What to do -
Copy each line of the listing below where the word "seeds" turns up.
::: Data to process :::
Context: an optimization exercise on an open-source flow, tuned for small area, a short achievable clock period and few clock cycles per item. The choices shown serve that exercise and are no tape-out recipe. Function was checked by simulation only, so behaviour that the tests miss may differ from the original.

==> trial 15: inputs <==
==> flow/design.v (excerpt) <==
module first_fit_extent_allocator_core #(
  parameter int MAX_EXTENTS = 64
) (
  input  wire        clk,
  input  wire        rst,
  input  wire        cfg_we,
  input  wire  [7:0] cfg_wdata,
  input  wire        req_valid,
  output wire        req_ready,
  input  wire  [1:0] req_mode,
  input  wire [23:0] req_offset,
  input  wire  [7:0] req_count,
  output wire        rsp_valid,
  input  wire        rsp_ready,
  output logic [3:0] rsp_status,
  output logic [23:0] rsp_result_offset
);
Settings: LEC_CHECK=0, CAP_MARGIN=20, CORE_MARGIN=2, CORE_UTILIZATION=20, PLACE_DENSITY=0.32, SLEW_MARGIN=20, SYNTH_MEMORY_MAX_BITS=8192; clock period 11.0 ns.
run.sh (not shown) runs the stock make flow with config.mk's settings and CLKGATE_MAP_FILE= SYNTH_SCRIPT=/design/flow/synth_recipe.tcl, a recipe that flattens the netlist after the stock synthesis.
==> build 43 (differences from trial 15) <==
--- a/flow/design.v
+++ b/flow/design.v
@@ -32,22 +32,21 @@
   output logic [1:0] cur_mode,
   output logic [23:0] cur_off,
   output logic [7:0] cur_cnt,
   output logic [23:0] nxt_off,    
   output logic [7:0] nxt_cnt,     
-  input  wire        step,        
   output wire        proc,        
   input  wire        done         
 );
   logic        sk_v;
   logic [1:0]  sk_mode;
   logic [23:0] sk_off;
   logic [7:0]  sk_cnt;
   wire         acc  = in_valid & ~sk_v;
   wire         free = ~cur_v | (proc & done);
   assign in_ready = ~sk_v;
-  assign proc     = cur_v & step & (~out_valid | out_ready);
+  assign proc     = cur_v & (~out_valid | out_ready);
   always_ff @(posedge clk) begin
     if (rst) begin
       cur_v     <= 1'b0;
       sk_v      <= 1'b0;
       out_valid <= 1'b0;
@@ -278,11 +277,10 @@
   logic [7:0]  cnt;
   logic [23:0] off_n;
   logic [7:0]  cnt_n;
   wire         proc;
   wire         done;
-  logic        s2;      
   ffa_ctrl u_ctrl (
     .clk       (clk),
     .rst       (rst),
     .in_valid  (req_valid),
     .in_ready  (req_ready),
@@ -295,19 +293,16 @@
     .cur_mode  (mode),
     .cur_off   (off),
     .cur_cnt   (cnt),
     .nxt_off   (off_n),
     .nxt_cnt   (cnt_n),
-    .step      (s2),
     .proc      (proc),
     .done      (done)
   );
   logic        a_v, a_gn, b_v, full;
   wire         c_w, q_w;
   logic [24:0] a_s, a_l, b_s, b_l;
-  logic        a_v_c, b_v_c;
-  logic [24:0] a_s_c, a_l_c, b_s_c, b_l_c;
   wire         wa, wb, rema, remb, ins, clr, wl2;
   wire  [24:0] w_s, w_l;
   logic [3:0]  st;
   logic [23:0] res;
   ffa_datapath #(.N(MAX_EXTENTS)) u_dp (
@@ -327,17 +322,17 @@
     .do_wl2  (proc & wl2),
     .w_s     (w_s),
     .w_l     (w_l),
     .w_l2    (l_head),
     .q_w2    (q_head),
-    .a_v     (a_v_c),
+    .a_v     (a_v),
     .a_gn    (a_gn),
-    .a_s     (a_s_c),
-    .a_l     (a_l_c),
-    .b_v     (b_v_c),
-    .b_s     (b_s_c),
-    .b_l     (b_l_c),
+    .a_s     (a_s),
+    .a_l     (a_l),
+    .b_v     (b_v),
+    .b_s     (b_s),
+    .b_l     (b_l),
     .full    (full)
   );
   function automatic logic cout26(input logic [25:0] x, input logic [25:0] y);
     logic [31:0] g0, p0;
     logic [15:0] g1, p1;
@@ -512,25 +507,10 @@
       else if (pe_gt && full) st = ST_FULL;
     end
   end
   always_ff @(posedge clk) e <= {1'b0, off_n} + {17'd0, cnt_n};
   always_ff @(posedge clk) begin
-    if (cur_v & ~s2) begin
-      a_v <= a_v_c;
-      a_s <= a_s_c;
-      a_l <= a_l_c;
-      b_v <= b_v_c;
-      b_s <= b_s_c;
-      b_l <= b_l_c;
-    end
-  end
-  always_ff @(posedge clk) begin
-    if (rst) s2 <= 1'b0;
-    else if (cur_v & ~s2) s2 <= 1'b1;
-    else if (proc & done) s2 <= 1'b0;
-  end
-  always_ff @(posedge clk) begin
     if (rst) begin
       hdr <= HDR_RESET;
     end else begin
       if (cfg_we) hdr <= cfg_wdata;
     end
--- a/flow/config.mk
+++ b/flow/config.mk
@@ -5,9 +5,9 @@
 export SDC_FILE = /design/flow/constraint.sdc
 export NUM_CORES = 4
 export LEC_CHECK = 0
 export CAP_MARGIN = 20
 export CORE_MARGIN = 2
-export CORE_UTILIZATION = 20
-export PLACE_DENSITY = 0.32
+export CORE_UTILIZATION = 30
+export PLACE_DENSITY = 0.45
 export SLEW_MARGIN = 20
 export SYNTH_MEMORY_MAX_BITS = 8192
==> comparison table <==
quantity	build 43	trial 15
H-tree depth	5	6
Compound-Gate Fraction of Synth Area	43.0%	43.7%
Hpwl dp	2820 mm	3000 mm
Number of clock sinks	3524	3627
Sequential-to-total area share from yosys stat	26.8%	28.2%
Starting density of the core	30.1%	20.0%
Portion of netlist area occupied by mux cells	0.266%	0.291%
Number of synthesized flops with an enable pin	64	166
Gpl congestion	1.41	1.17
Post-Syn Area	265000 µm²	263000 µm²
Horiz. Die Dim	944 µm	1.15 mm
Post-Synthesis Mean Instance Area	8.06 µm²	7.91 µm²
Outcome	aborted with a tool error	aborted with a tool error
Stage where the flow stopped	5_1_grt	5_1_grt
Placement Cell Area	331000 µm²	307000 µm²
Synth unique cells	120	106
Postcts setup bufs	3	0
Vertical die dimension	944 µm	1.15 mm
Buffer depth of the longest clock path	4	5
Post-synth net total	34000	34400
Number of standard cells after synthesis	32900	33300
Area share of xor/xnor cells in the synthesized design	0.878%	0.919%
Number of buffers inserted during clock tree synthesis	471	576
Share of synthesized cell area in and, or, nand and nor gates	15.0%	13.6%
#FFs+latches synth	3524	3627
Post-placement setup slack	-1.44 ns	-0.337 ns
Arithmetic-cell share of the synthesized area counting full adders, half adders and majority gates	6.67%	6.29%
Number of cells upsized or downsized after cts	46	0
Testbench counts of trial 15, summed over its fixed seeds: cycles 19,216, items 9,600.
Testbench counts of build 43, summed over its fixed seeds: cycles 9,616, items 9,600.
:::
Response to this task -
Testbench counts of trial 15, summed over its fixed seeds: cycles 19,216, items 9,600.
Testbench counts of build 43, summed over its fixed seeds: cycles 9,616, items 9,600.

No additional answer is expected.